We now examine Olympic 100m dash records. The idea is to see how the winning times have decreased over the years. We will fit a regression model to predict future Olympic records.


In [None]:
olympics = pd.read_csv('https://raw.githubusercontent.com/nurfnick/Data_Sets_For_Stats/master/CuratedDataSets/100mOlympicRecords.csv')

# Extract year using regex and convert to numeric, coercing errors
olympics['Year'] = pd.to_numeric(olympics['Date'].str.extract(r'(\d{4})')[0], errors='coerce')
olympics['Time'] = olympics['Time'].astype(str).str.replace('[^\d.]', '', regex=True)
olympics['Time'] = pd.to_numeric(olympics['Time'], errors='coerce')

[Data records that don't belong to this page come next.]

--- src/rtl/tx_pkg.sv ---
package tx_pkg;
  typedef enum logic [1:0] {PH_IDLE, PH_START, PH_DATA, PH_STOP} tx_phase_e;

  // stop period length in half-bit units
  function automatic logic [2:0] stop_halves(input logic [1:0] sel);
    case (sel)
      2'b00:   return 3'd2;
      2'b01:   return 3'd3;
      default: return 3'd4;
    endcase
  endfunction
endpackage

--- src/rtl/tx_half_tick.sv ---
module tx_half_tick #(
  parameter int unsigned HALF_BIT_CLKS = 217
) (
  input  logic clk_i,
  input  logic rst_ni,
  input  logic clear_i,
  input  logic en_i,
  output logic tick_o
);
  localparam int unsigned CW = (HALF_BIT_CLKS > 1) ? $clog2(HALF_BIT_CLKS) : 1;
  localparam logic [CW-1:0] LAST = CW'(HALF_BIT_CLKS - 1);

  logic [CW-1:0] cnt_q;

  assign tick_o = en_i && (cnt_q == LAST);

  always_ff @(posedge clk_i or negedge rst_ni) begin
    if (!rst_ni)      cnt_q <= '0;
    else if (clear_i) cnt_q <= '0;
    else if (en_i)    cnt_q <= tick_o ? '0 : cnt_q + 1'b1;
  end
endmodule

--- src/rtl/tx_shifter.sv ---
module tx_shifter #(
  parameter int unsigned DATA_BITS = 8
) (
  input  logic                 clk_i,
  input  logic                 rst_ni,
  input  logic                 load_i,
  input  logic [DATA_BITS-1:0] data_i,
  input  logic                 shift_i,
  output logic                 msb_o
);
  logic [DATA_BITS-1:0] sh_q;

  assign msb_o = sh_q[DATA_BITS-1];

  always_ff @(posedge clk_i or negedge rst_ni) begin
    if (!rst_ni)      sh_q <= '1;
    else if (load_i)  sh_q <= data_i;
    else if (shift_i) sh_q <= {sh_q[DATA_BITS-2:0], 1'b1};
  end
endmodule

--- src/rtl/tx_seq.sv ---
module tx_seq
  import tx_pkg::*;
#(
  parameter int unsigned DATA_BITS = 8
) (
  input  logic       clk_i,
  input  logic       rst_ni,
  input  logic       accept_i,
  input  logic       tick_i,
  input  logic [1:0] stop_sel_i,
  output tx_phase_e  phase_o,
  output logic       shift_o,
  output logic       last_o
);
  localparam int unsigned HCW = $clog2(2 * DATA_BITS + 4);
  localparam logic [HCW-1:0] LAST_DATA = HCW'(2 * DATA_BITS - 1);

  tx_phase_e      phase_q;
  logic [HCW-1:0] hc_q;
  logic [2:0]     stop_h_q;

  assign phase_o = phase_q;
  assign shift_o = (phase_q == PH_DATA) && tick_i && hc_q[0];
  assign last_o  = (phase_q == PH_STOP) && tick_i && (hc_q == HCW'(stop_h_q - 3'd1));

  always_ff @(posedge clk_i or negedge rst_ni) begin
    if (!rst_ni) begin
      phase_q  <= PH_IDLE;
      hc_q     <= '0;
      stop_h_q <= 3'd2;
    end else if (accept_i) begin
      phase_q  <= PH_START;
      hc_q     <= '0;
      stop_h_q <= stop_halves(stop_sel_i);
    end else if (tick_i) begin
      case (phase_q)
        PH_START: begin
          if (hc_q == HCW'(1)) begin
            phase_q <= PH_DATA;
            hc_q    <= '0;
          end else hc_q <= hc_q + 1'b1;
        end
        PH_DATA: begin
          if (hc_q == LAST_DATA) begin
            phase_q <= PH_STOP;
            hc_q    <= '0;
          end else hc_q <= hc_q + 1'b1;
        end
        PH_STOP: begin
          if (last_o) begin
            phase_q <= PH_IDLE;
            hc_q    <= '0;
          end else hc_q <= hc_q + 1'b1;
        end
        default: ;
      endcase
    end
  end
endmodule

--- src/rtl/async_frame_tx.sv ---
module async_frame_tx
  import tx_pkg::*;
#(
  parameter int unsigned HALF_BIT_CLKS = 217,
  parameter int unsigned DATA_BITS     = 8
) (
  input  logic                 clk_i,
  input  logic                 rst_ni,
  input  logic [1:0]           stop_sel_i,
  input  logic [DATA_BITS-1:0] data_i,
  input  logic                 valid_i,
  output logic                 ready_o,
  output logic                 line_o,
  output logic                 busy_o
);
  tx_phase_e phase;
  logic      tick, shift, last, msb, accept;

  assign busy_o  = (phase != PH_IDLE);
  assign ready_o = !busy_o || last;
  assign accept  = valid_i && ready_o;

  always_comb begin
    case (phase)
      PH_START: line_o = 1'b0;
      PH_DATA:  line_o = msb;
      default:  line_o = 1'b1;
    endcase
  end

  tx_half_tick #(.HALF_BIT_CLKS(HALF_BIT_CLKS)) u_tick (
    .clk_i  (clk_i),
    .rst_ni (rst_ni),
    .clear_i(accept),
    .en_i   (busy_o),
    .tick_o (tick)
  );

  tx_seq #(.DATA_BITS(DATA_BITS)) u_seq (
    .clk_i     (clk_i),
    .rst_ni    (rst_ni),
    .accept_i  (accept),
    .tick_i    (tick),
    .stop_sel_i(stop_sel_i),
    .phase_o   (phase),
    .shift_o   (shift),
    .last_o    (last)
  );

  tx_shifter #(.DATA_BITS(DATA_BITS)) u_shift (
    .clk_i  (clk_i),
    .rst_ni (rst_ni),
    .load_i (accept),
    .data_i (data_i),
    .shift_i(shift),
    .msb_o  (msb)
  );
endmodule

men_data = olympics[olympics['Gender']=="Men"].groupby('Year').min().reset_index()

# Drop rows with NaN values in Year or Time before fitting the model
men_data = men_data.dropna(subset=['Year', 'Time'])

# Ensure Year and Time columns are float type
men_data['Year'] = men_data['Year'].astype(float)
men_data['Time'] = men_data['Time'].astype(float)

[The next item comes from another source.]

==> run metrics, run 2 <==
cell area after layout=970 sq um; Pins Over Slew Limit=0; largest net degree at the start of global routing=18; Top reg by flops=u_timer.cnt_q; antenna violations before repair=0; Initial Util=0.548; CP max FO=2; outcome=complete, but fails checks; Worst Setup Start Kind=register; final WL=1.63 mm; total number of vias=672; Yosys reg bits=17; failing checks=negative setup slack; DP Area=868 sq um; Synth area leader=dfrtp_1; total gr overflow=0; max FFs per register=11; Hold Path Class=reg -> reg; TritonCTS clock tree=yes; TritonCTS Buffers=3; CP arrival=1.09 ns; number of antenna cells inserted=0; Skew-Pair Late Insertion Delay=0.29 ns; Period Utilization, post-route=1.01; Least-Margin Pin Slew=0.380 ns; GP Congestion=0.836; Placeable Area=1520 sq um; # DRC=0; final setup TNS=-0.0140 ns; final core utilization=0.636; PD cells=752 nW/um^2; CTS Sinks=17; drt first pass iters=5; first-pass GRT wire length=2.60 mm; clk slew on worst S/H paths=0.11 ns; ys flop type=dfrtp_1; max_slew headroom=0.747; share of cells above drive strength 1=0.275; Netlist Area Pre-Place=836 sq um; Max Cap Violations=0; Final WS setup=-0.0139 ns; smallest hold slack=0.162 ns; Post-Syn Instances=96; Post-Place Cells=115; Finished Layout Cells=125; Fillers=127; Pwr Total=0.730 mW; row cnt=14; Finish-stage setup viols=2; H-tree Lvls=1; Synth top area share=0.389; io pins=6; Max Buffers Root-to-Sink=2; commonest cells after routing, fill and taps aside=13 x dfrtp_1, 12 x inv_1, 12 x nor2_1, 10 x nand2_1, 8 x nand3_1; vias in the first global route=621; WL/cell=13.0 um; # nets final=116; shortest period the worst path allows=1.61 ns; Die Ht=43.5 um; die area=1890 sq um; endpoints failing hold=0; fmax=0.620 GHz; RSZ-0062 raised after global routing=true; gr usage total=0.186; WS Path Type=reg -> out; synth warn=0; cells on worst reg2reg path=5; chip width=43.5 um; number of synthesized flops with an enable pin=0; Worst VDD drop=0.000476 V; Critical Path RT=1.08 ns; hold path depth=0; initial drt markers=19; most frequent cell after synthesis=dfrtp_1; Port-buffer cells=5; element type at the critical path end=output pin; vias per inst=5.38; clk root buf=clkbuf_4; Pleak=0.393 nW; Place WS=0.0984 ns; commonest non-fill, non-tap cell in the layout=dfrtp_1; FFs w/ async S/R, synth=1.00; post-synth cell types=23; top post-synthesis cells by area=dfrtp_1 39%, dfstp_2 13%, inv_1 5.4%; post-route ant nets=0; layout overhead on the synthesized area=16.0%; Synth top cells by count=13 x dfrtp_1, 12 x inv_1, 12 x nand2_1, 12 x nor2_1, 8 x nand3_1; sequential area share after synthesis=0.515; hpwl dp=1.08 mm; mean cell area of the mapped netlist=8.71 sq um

print("Shape of men_data before model fitting:", men_data.shape)
display(men_data)


X = men_data[['Year']].values # Convert to NumPy array
y = men_data['Time'].values # Convert to NumPy array

lin_model = LinearRegression().fit(X, y)
y_pred = lin_model.predict(X)

plt.scatter(X, y, label="Actual")
plt.plot(X, y_pred, color="red", label="Linear Trend")
plt.xlabel("Year")
plt.ylabel("Winning Time (s)")
plt.legend()
plt.show()

print("R^2:", r2_score(y, y_pred))

### Predictions for 2024 and 2300


In [None]:
future_years = np.array([[2024],[2300]])
pred_times = lin_model.predict(future_years)
print("Predicted Times:", dict(zip(future_years.flatten(), pred_times)))

In [None]:
print("Shape of men_data:", men_data.shape)
display(men_data)

**Discussion:**  
- The linear model shows a steady decrease in sprint times.  
- The prediction for 2024 is reasonable and close to current records.  
- The prediction for 2300 is unrealistic because human physiology imposes limits. A non-linear asymptotic model (e.g., exponential decay or logistic curve) would likely be more valid long-term.